2.8.5. Interleukin 6 measurement

Enzyme-linked immunosorbent assay was used to detect influence of oleic acid on secretion of inflammatory mediators such as IL-6. Lung was removed from each group and then harvested inside PBS pH 7.2. 100 μL homogenate of each sample was used to quantify the level of IL-6 according to the manufacturer's procedure using Human IL-6 ELISA Kit (Bioassay Technology Laboratory, Shanghai, China). Samples were then measured spectrophotometry at 450 nm. The concentrations were determined by constructing standard curve using recombinant IL-6. The measurement was performed in triplicated [33].
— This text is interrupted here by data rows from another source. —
--- src/rtl/pts_pkg.sv ---
// Package for the periodic timer scheduler: opcodes, result kinds, FSM states,
// and the command and token flag structs shared by the control and the cell chain.
// No dependencies.
package pts_pkg;

    localparam int IN_TIME_W   = 32;
    localparam int REP_W       = 32;
    localparam int ID_W        = 4;
    localparam int MAX_RESULTS = 16;
    localparam int N_W         = $clog2(MAX_RESULTS);

    typedef enum logic [1:0] {
        OP_TICK   = 2'd0,
        OP_SCHED  = 2'd1,
        OP_CANCEL = 2'd2
    } op_t;

    typedef enum logic [1:0] {
        KIND_FIRED = 2'd0,
        KIND_SCHED = 2'd1,
        KIND_FULL  = 2'd2
    } kind_t;

    typedef enum logic [1:0] {
        S_IDLE = 2'b01,
        S_SCAN = 2'b10
    } state_t;

    // broadcast from control to every cell
    typedef struct packed {
        logic clear_done;
        logic cancel;
        logic load;
        logic fire;
        logic free_zero;
        logic free_all;
    } cmd_t;

    // flags of the search token that walks down the chain
    typedef struct packed {
        logic found;
        logic more;
        logic free_found;
    } tok_flags_t;

endpackage

--- src/rtl/pts_cell.sv ---
// One timer slot of the scheduler chain: slot state plus one stage of the
// search token (earliest due timer, first free slot). Depends on pts_pkg.
module pts_cell
    import pts_pkg::*;
#(
    parameter int TIME_BITS = 32,
    parameter int SLOT_W    = 4,
    parameter int INDEX     = 0
) (
    input  logic                 clk,
    input  logic                 rst_n,
    input  cmd_t                 cmd,
    input  logic [SLOT_W-1:0]    cmd_idx,
    input  logic [TIME_BITS-1:0] now_t,
    input  logic [TIME_BITS-1:0] load_due,
    input  logic [TIME_BITS-1:0] load_period,
    input  logic [REP_W-1:0]     load_rep,
    input  logic [TIME_BITS-1:0] key_due,
    input  logic [SLOT_W-1:0]    key_idx,
    input  tok_flags_t           tin,
    input  logic [TIME_BITS-1:0] tin_due,
    input  logic [SLOT_W-1:0]    tin_idx,
    input  logic [REP_W-1:0]     tin_rep,
    input  logic [SLOT_W-1:0]    tin_free_idx,
    output tok_flags_t           tout,
    output logic [TIME_BITS-1:0] tout_due,
    output logic [SLOT_W-1:0]    tout_idx,
    output logic [REP_W-1:0]     tout_rep,
    output logic [SLOT_W-1:0]    tout_free_idx
);

    localparam logic [SLOT_W-1:0] MY_IDX = SLOT_W'(INDEX);

    logic                 valid_reg, valid_next;
    logic                 done_reg, done_next;
    logic [TIME_BITS-1:0] due_reg, due_next;
    logic [TIME_BITS-1:0] period_reg, period_next;
    logic [REP_W-1:0]     rep_reg, rep_next;

    tok_flags_t           tok_reg, tok_next;
    logic [TIME_BITS-1:0] tok_due_reg, tok_due_next;
    logic [SLOT_W-1:0]    tok_idx_reg, tok_idx_next;
    logic [REP_W-1:0]     tok_rep_reg, tok_rep_next;
    logic [SLOT_W-1:0]    tok_free_reg, tok_free_next;

    logic                 hit;
    logic                 pending;
    logic                 elig;
    logic                 zero;
    logic                 take;
    logic                 ahead;
    logic [TIME_BITS:0]   adv_sum;
    logic [TIME_BITS-1:0] adv_due;

    assign hit     = (cmd_idx == MY_IDX);
    assign pending = valid_reg && !done_reg && (due_reg < now_t);
    assign elig    = pending && (rep_reg != '0);
    assign zero    = pending && (rep_reg == '0);
    // strict compare: on a tie the lower slot, seen earlier, keeps the token
    assign take    = elig && (!tin.found || (due_reg < tin_due));
    // before the last fired timer in firing order
    assign ahead   = (due_reg < key_due) || ((due_reg == key_due) && (MY_IDX < key_idx));

    assign adv_sum = {1'b0, due_reg} + {1'b0, period_reg};
    assign adv_due = adv_sum[TIME_BITS] ? '1 : adv_sum[TIME_BITS-1:0];

    always_comb
    begin
        valid_next  = valid_reg;
        done_next   = done_reg;
        due_next    = due_reg;
        period_next = period_reg;
        rep_next    = rep_reg;
        if (cmd.clear_done)
        begin
            done_next = 1'b0;
        end
        if (cmd.cancel && hit)
        begin
            valid_next = 1'b0;
        end
        if (cmd.load && hit)
        begin
            valid_next  = 1'b1;
            done_next   = 1'b0;
            due_next    = load_due;
            period_next = load_period;
            rep_next    = load_rep;
        end
        if (cmd.fire && hit)
        begin
            rep_next  = rep_reg - REP_W'(1);
            due_next  = adv_due;
            done_next = 1'b1;
            if (rep_reg == REP_W'(1))
            begin
                valid_next = 1'b0;
            end
        end
        if (cmd.free_zero && zero && (cmd.free_all || ahead))
        begin
            valid_next = 1'b0;
        end
    end

    always_comb
    begin
        tok_next.found      = tin.found | elig;
        tok_next.more       = tin.more | (tin.found & elig);
        tok_next.free_found = tin.free_found | !valid_reg;
        tok_due_next        = take ? due_reg : tin_due;
        tok_idx_next        = take ? MY_IDX : tin_idx;
        tok_rep_next        = take ? rep_reg : tin_rep;
        tok_free_next       = tin.free_found ? tin_free_idx : MY_IDX;
    end

    always_ff @(posedge clk or negedge rst_n)
    begin
        if (!rst_n)
        begin
            valid_reg <= 1'b0;
            done_reg  <= 1'b0;
            tok_reg   <= '0;
        end
        else
        begin
            valid_reg <= valid_next;
            done_reg  <= done_next;
            tok_reg   <= tok_next;
        end
    end

    always_ff @(posedge clk)
    begin
        due_reg      <= due_next;
        period_reg   <= period_next;
        rep_reg      <= rep_next;
        tok_due_reg  <= tok_due_next;
        tok_idx_reg  <= tok_idx_next;
        tok_rep_reg  <= tok_rep_next;
        tok_free_reg <= tok_free_next;
    end

    assign tout          = tok_reg;
    assign tout_due      = tok_due_reg;
    assign tout_idx      = tok_idx_reg;
    assign tout_rep      = tok_rep_reg;
    assign tout_free_idx = tok_free_reg;

endmodule

--- config.mk ---
export PLATFORM = sky130hd
export DESIGN_NAME = pts_cell
export DESIGN_NICKNAME = d
export VERILOG_FILES = /design/src/rtl/pts_pkg.sv /design/src/rtl/pts_cell.sv
export SDC_FILE = /design/constraint.sdc
export NUM_CORES = 1
export LEC_CHECK = 0
export BUFFER_PORTS_ARGS = -buffer_cell sky130_fd_sc_hd__buf_2
export CAP_MARGIN = 10
export CORE_MARGIN = 5
export CORE_UTILIZATION = 45
export CTS_BUF_LIST = sky130_fd_sc_hd__clkbuf_8
export DETAILED_ROUTE_END_ITERATION = 10
export GPL_TIMING_DRIVEN = 0
export PLACE_DENSITY = 0.72
export SLEW_MARGIN = 20
export SYNTH_ARGS = -nofsm -noshare
export SYNTH_HDL_FRONTEND = slang
export SYNTH_SLANG_ARGS = --single-unit
--- constraint.sdc ---
create_clock -name clk -period 7.1 [get_ports clk]
set_clock_uncertainty 0.05 [all_clocks]
set_input_delay 1.065 -clock clk [delete_from_list [all_inputs] [get_ports clk]]
set_output_delay 1.065 -clock clk [all_outputs]
set_load 0.01 [all_outputs]
==> run summary <==
GRT Resource Usage Total - 22.6%
Pin count of the biggest net entering global routing - 38
Vias per cell - 5.24
# resized after CTS - 0
Worst rel slew slack - 45.5%
HPWL after detailed placement - 25,200 um
FFs w/ async S/R, synth - 2.89%
Tcrit/Tclk final - 57.6%
Sw Pwr - 0.676 mW
Synth Cell Area - 10,500 um^2
Yosys reg bits - 173
Drt first pass iters - 5
Worst Setup End Kind - register
Vias in the first global route - 8,839
Antenna-violating nets left - 0
Internal power - 1.60 mW
Initial core utilization - 45.3%
RSZ-0062 raised after global routing - no
Layout area overhead - 23.7%
PortBufs - 325
Remaining DRCs - 0
Core area - 23,300 um^2
Switching Fraction - 29.7%
Layout Nets - 1,742
Minimum clock period - 4.09 ns
Arr. time, crit path - 4.25 ns
Clock buffer depth - 2
Wirelength, routed - 31,100 um
Element type at the critical path start - register
Max Cap Viol - 0
Final instance area - 13,000 um^2
Yosys warns - 0
PwrDens - 175 nW/um^2
Max Freq - 245 MHz
Final setup vio count - 0
Clock power share - 30.6%
Static leakage - 6.05 nW
Routed via count - 8,926
Postcts setup bufs - 0
Clk slew on worst S/H paths - 0.11 ns
Die area - 26,600 um^2
Grt total ovfl - 0
Share of layout cells above drive strength 1 - 31.9%
Iter 0 DRT Violations - 605
Antenna violations before repair - 10
Dominant synthesized flop cell - edfxtp_1
Mapped Nets - 1,396
Clock root buffer - clkbuf_8
Clk_lat worst skew - 0.48 ns
Sequential share of the synthesized area - 42.2%
Row Count - 56
Hold/Removal Path Class - in2async
First-pass GRT wire length - 46,300 um
Routed len/inst - 18.2 um
CTS buffer count - 17
Cell Area, Placed - 12,600 um^2
Hold_buf cts - 0
Setup WS post-layout - 3.01 ns
Setup TNS - 0 ns
Die Ht - 163 um
Status - complete, no violations
Synth cell types - 67
DP Worst Slack - 2.80 ns
Sequential Power Share - 50.4%
CP max FO - 10
Combinational share of power - 19.0%
Worst IR Drop VDD - 119 uV
Worst-margin pin slew - 0.818 ns
CTS Sinks - 173
TritonCTS clock tree - built
Gate Count Post-Synth - 1,016
WS Path Type - reg2reg
GP Congestion - 0.887
Synth Area per Inst - 10.4 um^2
H-Tree Depth - 4
Post-synth EDFFs - 96
I/O pin count - 326
Final hold vios - 0
Max-slew violation count - 0
Worst Path Required - 7.27 ns
Die width - 163 um
==> routing by layer <==
metal  global-route usage (%)  vias to the layer above  share of wire (%)
li1                         -                     4391                  -
met1                     29.7                     4174                 44
met2                     37.5                      302                 48
met3                     3.19                       57                4.9
met4                     9.26                        2                3.0
met5                        0                        -              0.042
==> layout make-up <==
type	instances	area [um^2]
well taps	319	399
inverters	103	387
fillers	2143	10200
multi-input cells	715	5570
plain buffers	25	135
clock inverters	15	156
flip-flops and latches	173	4450
clock buffers	17	234
repair buffers	327	1670
diodes	9	22.5
==> layout by cell type (no fill, tap or decap), types with 14 or more instances in the layout <==
cell | Yosys | layout
a21o_1 | 23 | 23
a21oi_1 | 54 | 54
buf_2 | 3 | 328
clkbuf_1 | 15 | 15
clkbuf_8 | 0 | 17
dfxtp_1 | 72 | 72
edfxtp_1 | 96 | 96
ha_1 | 128 | 128
inv_1 | 103 | 103
mux2_1 | 16 | 16
mux2_2 | 48 | 48
nand2_1 | 76 | 75
nand4_1 | 23 | 23
nor2_1 | 47 | 47
nor3_1 | 14 | 14
o21ai_0 | 55 | 55
o22a_1 | 31 | 31
xnor2_1 | 36 | 36
xor2_1 | 19 | 19
==> through the flow <==
| stage | hold slack [ns] | power (mW) | util, % | cells |
|---|---|---|---|---|
| 3_5_place_dp | 0.457 | 1.60 | 54.2 | 1662 |
| 6_report | 0.351 | 2.28 | 56.0 | 1703 |
| 2_1_floorplan | 0.369 | 1.42 | - | 1016 |
| 5_1_grt | 0.316 | 2.39 | 56.0 | 1703 |
| 3_3_place_gp | 0.459 | 1.59 | 54.0 | 1660 |
| 4_1_cts | 0.320 | 2.30 | 55.9 | 1694 |
==> power groups by stage <==
stage                     registers, mW  clock network [mW]  logic, mW
after floorplan                    1.19                   0      0.224
after global placement             1.17                   0      0.422
after detailed placement           1.17                   0      0.432
after CTS                          1.15               0.716      0.435
after global routing               1.15               0.760      0.476
final                              1.15               0.698      0.433
==> path summary, 6_finish.rpt <==
check	from	endpoint	slack, ns	depth (start not counted)
worst max-delay path	due_reg[0]	due_reg[7]	3.01	12
worst min-delay path	rst_n	tout[0]	0.35	1
worst max register to register	due_reg[0]	due_reg[7]	3.01	12
worst min register to register	done_reg	done_reg	0.48	2
max in group asynchronous	rst_n	tout[2]	6.49	1
min in group clk	done_reg	done_reg	0.48	2
==> Yosys cell counts, types with 14 or more instances <==
| cell type | instances | area [um^2] |
|---|---|---|
| ha_1 | 128 | 1600 |
| inv_1 | 103 | 387 |
| edfxtp_1 | 96 | 2880 |
| nand2_1 | 76 | 285 |
| dfxtp_1 | 72 | 1440 |
| o21ai_0 | 55 | 275 |
| a21oi_1 | 54 | 270 |
| mux2_2 | 48 | 541 |
| nor2_1 | 47 | 176 |
| xnor2_1 | 36 | 315 |
| o22a_1 | 31 | 272 |
| a21o_1 | 23 | 173 |
| nand4_1 | 23 | 144 |
| xor2_1 | 19 | 166 |
| mux2_1 | 16 | 180 |
| clkbuf_1 | 15 | 56.3 |
| nor3_1 | 14 | 70.1 |
==> critical path: stages, from the launching register on <==
cell,delay (ns)
edfxtp_1,0.46
ha_1,0.27
fa_1,0.41
a21o_1,0.22
a221oi_1,0.56
nand2_1,0.28
a211oi_1,0.35
a21oi_1,0.15
o21ai_2,0.28
o22a_1,0.20
o21ai_1,0.12
buf_2,0.28
o22a_1,0.21
==> logic make-up after synthesis <==
kind of cell	synth area share, %
AOI/OAI and AO/OA	14.5
and+or+nand+nor	11.4
DFF	42.2
adders and majority gates	15.4
buffers and inverters	4.95
muxes	6.94
xor gates and xnor gates	4.57
Note: power is estimated with default switching activity, not from simulation.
2.8.6. Plaque reduction assay

Plaque inhibition assay for drug susceptibility testing was carried out in a six multiwells plate with 90% confluent Vero E6 (for SARS-CoV-2 virus) [34]. The treated (Various concentrations in DMEM) and control untreated hCoV-19/Egypt/NRC-03/2020 (Accession Number on GSAID: EPI_ISL_430820) (10-3 dilution of the virus stock) were incubated at room temperature for 1 h. Growth medium was removed from the cell culture plates and the cells were incubated with (100 μL/well) of each virus or virus/compound mixture. After 1 h contact time for virus adsorption, 3 mL of DMEM supplemented with 2% agarose and the tested compounds was added onto the cell monolayer. Then, plates were left to solidify and incubated at 37 °C till formation of viral plaques (3 to 4 days). Formalin (10%) was added for 2 h then plates were stained with 1% crystal violet in distilled water. Control samples were included where untreated virus was incubated with Vero E6 cells and finally plaques were counted and the percent of reduction in plaques formation was recorded as following:

$$\%\text{inhibition}=\text{viral count}\left(\text{untreated}\right)-\text{viral count}\left(\text{treated}\right)/\text{viral count}\left(\text{untreated}\right)\times 100$$

2.8.7. Biostatistical analysis

The results were expressed as mean ± standard error of mean (SEM). Data were analyzed by Sigma Plot Software 12.1 using one-way analysis of variance (ANOVA), followed by Duncan's test for comparison between different treatment groups. Statistical significance was set at P ≤ 0.05.

3. Results

3.1. Flavonoids composition of chamomile flowers and milk thistle extraction

HPLC was used to identify and quantify the encapsulation of flavonoids contents. The concentration of individual flavonoids in the extracts of chamomile flowers and milk thistle was shown in (Fig. 1 and Table 1, Table 2 ). Since, gallic acid showed good amount in encapsulation (4.96 ± 0.1 μg/mL). While, methyl gallate observed minor amounts (0.03 ± 0.2 μg/mL). The other contents of flavonoids were arranged as following; Gallic acid > Chlorogenic acid > Taxifolin > Caffeic acid > Ellagic acid > Caffeic acid > Naringenin > Ferulic acid > Vanillin > Coumaric acid > Methyl gallate. On the other hand, silymarin content was estimated as (96 ± 0.3 μg/mL).

Fig. 1.

Chromatography result showed peaks of flavonoids contents isolated after their encapsulation.

Table 1.

Quantification and identification of flavonoids contents isolated from chamomile flowers and then were encapsulated.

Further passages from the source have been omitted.